[Data provided Boundary: Start]

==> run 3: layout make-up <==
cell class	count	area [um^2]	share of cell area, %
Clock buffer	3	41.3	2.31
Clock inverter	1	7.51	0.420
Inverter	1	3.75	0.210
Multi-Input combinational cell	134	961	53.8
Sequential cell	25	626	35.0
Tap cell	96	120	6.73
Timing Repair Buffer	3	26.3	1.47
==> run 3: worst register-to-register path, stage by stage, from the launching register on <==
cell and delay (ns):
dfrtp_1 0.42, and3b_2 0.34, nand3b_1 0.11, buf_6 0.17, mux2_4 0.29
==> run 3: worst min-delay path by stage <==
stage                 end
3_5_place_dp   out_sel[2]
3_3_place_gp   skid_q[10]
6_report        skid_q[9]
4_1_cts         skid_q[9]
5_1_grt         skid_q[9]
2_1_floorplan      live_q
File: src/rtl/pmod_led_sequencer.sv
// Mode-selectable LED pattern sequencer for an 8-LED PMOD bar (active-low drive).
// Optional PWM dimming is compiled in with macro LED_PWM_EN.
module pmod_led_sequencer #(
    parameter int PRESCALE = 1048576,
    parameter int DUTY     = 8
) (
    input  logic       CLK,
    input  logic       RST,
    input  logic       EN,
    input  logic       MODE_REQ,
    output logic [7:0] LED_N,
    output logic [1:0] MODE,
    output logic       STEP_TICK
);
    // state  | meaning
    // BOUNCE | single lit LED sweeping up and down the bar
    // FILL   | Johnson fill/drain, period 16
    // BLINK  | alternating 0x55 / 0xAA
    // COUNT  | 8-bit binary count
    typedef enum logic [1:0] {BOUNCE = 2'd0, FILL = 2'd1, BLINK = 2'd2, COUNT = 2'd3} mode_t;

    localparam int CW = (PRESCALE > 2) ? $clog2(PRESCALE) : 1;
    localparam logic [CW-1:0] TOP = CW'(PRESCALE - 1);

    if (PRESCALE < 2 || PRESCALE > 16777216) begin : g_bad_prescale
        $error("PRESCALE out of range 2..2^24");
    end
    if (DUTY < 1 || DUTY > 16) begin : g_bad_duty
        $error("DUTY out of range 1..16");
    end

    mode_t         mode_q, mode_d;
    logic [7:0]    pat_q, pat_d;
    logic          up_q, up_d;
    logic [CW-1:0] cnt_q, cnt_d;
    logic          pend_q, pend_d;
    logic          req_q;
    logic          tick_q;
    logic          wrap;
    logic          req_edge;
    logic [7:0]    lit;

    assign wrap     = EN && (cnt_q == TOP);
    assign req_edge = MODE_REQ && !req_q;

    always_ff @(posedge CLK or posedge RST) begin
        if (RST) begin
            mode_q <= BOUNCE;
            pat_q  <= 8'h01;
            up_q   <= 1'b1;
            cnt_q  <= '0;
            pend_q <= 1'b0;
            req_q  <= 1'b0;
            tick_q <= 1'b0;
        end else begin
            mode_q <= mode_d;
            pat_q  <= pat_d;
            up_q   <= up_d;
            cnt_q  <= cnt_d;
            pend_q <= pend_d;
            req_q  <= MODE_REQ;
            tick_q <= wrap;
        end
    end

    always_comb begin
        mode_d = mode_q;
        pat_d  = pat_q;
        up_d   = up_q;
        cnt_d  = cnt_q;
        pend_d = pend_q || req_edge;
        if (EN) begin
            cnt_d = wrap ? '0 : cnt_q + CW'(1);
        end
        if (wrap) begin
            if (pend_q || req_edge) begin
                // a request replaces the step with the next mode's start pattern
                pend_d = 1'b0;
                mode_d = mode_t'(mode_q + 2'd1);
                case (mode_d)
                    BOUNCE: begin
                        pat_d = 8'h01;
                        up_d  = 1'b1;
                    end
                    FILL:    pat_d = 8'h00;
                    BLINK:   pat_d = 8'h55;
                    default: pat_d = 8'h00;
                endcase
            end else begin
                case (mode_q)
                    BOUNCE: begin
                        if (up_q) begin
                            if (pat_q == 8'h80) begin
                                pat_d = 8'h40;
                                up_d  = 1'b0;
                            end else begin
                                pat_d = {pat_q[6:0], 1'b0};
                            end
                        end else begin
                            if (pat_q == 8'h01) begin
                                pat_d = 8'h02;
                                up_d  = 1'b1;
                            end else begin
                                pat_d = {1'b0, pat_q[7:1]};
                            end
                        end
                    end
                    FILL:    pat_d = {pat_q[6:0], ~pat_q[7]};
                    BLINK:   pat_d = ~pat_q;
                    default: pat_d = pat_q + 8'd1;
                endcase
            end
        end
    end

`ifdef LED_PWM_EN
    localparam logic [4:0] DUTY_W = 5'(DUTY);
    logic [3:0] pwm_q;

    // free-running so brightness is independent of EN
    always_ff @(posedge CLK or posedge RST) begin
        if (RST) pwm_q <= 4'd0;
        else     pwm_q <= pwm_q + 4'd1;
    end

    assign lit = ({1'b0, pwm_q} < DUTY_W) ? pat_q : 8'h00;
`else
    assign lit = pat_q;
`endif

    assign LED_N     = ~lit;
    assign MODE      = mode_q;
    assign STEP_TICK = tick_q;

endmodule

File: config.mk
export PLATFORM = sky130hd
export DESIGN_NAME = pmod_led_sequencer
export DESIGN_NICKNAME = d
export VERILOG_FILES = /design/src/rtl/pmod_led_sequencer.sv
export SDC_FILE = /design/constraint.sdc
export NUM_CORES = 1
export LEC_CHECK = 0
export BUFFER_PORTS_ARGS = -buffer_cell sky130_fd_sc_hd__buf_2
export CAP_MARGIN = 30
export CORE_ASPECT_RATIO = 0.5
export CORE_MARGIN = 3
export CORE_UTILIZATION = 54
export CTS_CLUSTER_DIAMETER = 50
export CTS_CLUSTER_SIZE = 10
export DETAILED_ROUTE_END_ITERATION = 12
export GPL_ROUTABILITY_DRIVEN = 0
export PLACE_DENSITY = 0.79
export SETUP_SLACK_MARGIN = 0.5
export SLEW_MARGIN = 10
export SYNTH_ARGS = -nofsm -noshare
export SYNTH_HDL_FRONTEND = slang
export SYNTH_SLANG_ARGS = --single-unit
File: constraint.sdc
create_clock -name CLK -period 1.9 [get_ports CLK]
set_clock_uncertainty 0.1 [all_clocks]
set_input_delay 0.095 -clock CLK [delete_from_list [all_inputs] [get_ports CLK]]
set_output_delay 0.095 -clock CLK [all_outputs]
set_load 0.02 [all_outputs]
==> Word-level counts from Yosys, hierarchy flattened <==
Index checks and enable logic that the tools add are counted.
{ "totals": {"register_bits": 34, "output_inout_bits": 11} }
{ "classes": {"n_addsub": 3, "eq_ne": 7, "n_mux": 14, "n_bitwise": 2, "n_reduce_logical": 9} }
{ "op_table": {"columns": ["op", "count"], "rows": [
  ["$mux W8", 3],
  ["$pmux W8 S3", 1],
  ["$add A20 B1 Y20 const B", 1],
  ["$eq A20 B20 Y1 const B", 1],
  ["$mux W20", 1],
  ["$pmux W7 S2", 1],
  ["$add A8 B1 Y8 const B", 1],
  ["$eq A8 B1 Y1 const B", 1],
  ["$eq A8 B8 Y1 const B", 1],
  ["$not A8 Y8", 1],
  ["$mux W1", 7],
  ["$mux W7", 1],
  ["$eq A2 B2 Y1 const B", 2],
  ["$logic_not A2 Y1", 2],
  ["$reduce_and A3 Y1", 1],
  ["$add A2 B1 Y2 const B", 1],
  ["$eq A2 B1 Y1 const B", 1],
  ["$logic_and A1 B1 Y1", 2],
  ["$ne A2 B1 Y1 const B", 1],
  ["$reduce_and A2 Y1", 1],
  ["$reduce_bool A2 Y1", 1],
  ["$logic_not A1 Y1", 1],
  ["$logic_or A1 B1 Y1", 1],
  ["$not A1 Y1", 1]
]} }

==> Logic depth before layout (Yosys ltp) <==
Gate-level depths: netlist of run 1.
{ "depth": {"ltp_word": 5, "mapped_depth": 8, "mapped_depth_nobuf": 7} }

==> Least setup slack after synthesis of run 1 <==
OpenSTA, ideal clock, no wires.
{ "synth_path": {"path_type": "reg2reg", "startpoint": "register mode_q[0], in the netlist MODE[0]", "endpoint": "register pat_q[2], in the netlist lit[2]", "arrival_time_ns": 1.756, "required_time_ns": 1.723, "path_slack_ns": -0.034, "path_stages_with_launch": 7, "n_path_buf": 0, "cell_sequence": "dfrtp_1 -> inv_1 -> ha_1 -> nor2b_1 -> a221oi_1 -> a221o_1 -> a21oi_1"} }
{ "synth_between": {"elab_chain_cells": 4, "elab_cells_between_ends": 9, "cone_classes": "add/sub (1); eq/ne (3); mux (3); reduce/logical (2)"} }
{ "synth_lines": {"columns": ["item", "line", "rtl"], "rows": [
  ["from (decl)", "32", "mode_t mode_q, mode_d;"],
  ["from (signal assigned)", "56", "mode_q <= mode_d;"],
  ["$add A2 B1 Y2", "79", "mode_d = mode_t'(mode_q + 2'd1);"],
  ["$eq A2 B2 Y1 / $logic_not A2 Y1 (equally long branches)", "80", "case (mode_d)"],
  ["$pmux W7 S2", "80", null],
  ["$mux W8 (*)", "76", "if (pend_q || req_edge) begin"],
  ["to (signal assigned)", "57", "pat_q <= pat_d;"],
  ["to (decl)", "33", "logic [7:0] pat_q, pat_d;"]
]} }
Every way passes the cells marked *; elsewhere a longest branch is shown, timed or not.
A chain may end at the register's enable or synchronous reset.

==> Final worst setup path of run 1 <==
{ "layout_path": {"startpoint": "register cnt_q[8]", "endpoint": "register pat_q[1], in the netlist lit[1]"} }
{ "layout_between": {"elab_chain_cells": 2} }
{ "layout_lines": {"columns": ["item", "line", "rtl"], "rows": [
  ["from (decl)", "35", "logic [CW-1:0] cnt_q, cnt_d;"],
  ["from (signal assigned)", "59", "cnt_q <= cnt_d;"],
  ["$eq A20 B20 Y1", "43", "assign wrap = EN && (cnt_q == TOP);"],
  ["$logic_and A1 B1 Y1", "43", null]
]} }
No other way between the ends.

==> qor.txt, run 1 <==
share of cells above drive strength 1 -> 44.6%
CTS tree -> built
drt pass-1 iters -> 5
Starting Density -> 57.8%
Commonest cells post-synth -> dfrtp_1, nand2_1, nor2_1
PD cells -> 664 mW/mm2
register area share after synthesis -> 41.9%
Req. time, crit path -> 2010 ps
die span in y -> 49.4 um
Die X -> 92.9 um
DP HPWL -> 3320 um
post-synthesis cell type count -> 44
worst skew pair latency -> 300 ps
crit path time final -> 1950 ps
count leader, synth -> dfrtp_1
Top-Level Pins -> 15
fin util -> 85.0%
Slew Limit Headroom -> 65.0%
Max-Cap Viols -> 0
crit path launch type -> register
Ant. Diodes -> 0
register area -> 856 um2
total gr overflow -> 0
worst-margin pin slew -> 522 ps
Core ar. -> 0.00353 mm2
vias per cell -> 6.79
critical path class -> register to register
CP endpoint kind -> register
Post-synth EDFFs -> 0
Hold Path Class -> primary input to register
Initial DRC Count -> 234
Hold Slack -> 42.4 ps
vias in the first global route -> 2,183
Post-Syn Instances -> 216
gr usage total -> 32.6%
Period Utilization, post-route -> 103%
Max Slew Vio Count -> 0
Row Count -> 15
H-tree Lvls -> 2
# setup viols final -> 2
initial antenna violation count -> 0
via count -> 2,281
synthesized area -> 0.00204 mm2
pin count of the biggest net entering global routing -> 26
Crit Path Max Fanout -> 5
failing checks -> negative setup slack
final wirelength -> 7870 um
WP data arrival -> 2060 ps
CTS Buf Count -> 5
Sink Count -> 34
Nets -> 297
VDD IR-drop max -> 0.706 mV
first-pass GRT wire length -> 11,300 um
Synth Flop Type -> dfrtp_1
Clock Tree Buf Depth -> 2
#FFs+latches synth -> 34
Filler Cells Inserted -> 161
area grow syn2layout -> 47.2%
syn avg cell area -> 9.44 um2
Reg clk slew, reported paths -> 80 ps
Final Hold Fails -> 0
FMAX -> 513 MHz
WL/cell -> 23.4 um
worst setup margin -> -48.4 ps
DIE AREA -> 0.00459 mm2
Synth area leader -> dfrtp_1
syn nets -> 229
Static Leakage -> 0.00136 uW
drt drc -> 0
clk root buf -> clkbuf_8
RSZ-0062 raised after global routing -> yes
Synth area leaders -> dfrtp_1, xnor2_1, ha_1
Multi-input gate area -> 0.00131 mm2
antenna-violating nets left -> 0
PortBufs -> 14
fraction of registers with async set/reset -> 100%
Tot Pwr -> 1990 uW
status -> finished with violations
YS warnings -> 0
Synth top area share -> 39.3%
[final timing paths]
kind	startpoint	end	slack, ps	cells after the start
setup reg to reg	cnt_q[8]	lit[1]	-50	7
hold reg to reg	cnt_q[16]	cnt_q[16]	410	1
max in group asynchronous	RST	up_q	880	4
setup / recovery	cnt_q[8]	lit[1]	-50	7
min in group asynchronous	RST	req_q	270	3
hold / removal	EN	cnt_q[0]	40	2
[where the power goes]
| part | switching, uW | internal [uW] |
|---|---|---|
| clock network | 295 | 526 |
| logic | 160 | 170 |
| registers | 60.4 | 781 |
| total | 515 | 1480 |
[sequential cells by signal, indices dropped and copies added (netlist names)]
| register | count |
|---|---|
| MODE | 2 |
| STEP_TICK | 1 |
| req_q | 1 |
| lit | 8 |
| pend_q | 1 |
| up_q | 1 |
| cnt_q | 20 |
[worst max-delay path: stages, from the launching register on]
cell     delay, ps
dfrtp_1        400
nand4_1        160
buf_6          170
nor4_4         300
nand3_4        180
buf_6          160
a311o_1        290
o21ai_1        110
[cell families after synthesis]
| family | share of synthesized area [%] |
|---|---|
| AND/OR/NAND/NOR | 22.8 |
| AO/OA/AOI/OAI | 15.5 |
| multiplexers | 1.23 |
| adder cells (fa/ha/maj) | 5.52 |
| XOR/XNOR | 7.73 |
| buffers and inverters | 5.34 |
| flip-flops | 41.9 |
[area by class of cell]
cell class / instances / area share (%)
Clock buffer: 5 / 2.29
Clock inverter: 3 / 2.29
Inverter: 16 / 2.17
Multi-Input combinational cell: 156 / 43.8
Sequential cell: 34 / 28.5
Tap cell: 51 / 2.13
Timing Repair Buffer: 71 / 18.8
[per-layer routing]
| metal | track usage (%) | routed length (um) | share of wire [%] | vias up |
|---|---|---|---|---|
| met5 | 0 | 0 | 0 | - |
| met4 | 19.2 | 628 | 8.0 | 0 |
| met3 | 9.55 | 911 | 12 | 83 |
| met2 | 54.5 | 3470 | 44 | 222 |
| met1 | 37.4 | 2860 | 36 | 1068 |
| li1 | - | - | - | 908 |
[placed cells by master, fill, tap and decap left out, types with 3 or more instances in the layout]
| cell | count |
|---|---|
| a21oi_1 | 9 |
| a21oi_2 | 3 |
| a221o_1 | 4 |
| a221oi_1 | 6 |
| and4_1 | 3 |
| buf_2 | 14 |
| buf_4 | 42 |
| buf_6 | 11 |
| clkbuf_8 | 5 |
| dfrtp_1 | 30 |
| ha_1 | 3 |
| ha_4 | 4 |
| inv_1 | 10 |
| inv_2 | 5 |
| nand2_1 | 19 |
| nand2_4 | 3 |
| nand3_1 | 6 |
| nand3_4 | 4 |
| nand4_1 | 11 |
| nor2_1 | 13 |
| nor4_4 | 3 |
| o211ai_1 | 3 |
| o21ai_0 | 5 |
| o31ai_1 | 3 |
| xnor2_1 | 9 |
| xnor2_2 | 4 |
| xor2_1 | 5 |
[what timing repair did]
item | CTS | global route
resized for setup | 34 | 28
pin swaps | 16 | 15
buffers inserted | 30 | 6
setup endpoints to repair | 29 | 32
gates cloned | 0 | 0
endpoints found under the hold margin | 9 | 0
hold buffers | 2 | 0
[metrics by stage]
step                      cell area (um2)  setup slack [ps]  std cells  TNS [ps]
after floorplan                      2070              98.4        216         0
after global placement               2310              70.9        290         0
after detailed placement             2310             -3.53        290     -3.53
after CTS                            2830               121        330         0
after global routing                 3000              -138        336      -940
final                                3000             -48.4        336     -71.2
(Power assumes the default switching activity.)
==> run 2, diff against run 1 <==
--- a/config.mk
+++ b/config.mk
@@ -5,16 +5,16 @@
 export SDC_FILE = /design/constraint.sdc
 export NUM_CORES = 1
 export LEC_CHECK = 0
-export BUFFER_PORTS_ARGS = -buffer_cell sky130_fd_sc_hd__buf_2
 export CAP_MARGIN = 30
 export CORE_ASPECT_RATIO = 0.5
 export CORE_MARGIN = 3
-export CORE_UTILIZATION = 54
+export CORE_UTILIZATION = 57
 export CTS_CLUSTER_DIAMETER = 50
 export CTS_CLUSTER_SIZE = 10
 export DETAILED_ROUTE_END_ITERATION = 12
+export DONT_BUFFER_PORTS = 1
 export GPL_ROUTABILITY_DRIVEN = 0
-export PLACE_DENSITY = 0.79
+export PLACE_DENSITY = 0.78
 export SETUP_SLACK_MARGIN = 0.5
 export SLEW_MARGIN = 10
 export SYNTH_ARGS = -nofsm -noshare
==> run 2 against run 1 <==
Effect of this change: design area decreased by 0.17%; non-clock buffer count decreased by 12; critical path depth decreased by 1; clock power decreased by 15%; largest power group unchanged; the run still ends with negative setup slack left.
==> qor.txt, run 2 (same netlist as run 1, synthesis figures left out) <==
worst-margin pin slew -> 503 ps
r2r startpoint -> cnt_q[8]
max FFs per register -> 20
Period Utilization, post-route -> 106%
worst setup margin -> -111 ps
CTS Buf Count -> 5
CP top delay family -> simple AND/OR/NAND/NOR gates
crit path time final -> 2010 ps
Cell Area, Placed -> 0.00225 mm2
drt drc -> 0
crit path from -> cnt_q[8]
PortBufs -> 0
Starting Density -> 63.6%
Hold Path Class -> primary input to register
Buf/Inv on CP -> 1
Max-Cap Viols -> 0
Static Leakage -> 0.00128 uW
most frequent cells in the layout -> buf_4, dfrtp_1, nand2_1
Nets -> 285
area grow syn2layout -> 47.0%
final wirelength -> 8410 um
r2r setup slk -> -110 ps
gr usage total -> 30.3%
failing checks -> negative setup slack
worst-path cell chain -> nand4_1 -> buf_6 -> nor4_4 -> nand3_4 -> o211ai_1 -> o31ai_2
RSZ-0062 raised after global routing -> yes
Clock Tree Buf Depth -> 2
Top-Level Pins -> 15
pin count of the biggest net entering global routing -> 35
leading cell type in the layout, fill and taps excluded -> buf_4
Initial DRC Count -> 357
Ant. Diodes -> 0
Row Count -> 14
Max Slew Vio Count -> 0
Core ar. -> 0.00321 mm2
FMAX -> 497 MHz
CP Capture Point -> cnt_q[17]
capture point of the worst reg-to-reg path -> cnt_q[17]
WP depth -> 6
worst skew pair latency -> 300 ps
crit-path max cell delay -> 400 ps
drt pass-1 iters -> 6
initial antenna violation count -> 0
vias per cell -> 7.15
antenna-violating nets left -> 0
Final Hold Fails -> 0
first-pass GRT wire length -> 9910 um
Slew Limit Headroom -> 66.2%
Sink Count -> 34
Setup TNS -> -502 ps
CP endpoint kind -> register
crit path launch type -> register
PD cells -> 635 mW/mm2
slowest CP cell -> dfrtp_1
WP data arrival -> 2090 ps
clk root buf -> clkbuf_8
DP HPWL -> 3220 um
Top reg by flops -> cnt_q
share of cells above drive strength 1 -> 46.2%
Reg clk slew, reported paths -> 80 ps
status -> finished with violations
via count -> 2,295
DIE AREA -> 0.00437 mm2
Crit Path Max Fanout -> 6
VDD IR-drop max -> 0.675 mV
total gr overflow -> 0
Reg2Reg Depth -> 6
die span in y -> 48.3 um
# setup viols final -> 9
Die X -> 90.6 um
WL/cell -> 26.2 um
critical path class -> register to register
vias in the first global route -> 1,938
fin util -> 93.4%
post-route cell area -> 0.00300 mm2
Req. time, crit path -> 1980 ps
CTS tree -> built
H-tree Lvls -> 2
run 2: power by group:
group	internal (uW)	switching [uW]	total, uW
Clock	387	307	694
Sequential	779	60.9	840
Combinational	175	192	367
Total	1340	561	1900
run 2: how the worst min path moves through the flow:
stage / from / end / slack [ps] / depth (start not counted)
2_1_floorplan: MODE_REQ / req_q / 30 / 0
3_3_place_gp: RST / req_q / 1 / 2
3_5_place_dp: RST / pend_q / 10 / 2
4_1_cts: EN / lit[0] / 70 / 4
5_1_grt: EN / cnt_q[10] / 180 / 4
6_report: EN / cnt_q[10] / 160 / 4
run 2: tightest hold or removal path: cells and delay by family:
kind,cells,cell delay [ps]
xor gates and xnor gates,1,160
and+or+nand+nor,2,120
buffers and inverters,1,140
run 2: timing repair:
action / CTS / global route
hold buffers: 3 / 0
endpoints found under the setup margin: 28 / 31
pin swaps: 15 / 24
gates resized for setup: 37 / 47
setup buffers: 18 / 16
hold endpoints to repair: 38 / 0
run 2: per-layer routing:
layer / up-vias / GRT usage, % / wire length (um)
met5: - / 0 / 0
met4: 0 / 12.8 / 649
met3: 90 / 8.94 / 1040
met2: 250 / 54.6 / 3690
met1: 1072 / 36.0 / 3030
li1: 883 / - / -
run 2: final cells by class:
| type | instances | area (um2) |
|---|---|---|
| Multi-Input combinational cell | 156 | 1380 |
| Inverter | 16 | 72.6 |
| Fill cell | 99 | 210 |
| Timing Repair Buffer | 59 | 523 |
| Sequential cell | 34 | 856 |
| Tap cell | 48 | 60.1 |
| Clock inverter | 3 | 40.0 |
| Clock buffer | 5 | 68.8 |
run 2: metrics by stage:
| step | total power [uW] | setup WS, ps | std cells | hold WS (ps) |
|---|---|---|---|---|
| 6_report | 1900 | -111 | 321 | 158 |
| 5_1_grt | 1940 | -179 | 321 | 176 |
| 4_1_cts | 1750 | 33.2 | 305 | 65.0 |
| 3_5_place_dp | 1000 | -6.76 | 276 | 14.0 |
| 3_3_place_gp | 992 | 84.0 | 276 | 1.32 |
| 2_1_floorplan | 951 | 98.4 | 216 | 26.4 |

[Data provided Boundary: End]

A copy of each line above that holds the word "removal" is the expected answer.

_Result of the task_:
hold / removal	EN	cnt_q[0]	40	2
run 2: tightest hold or removal path: cells and delay by family:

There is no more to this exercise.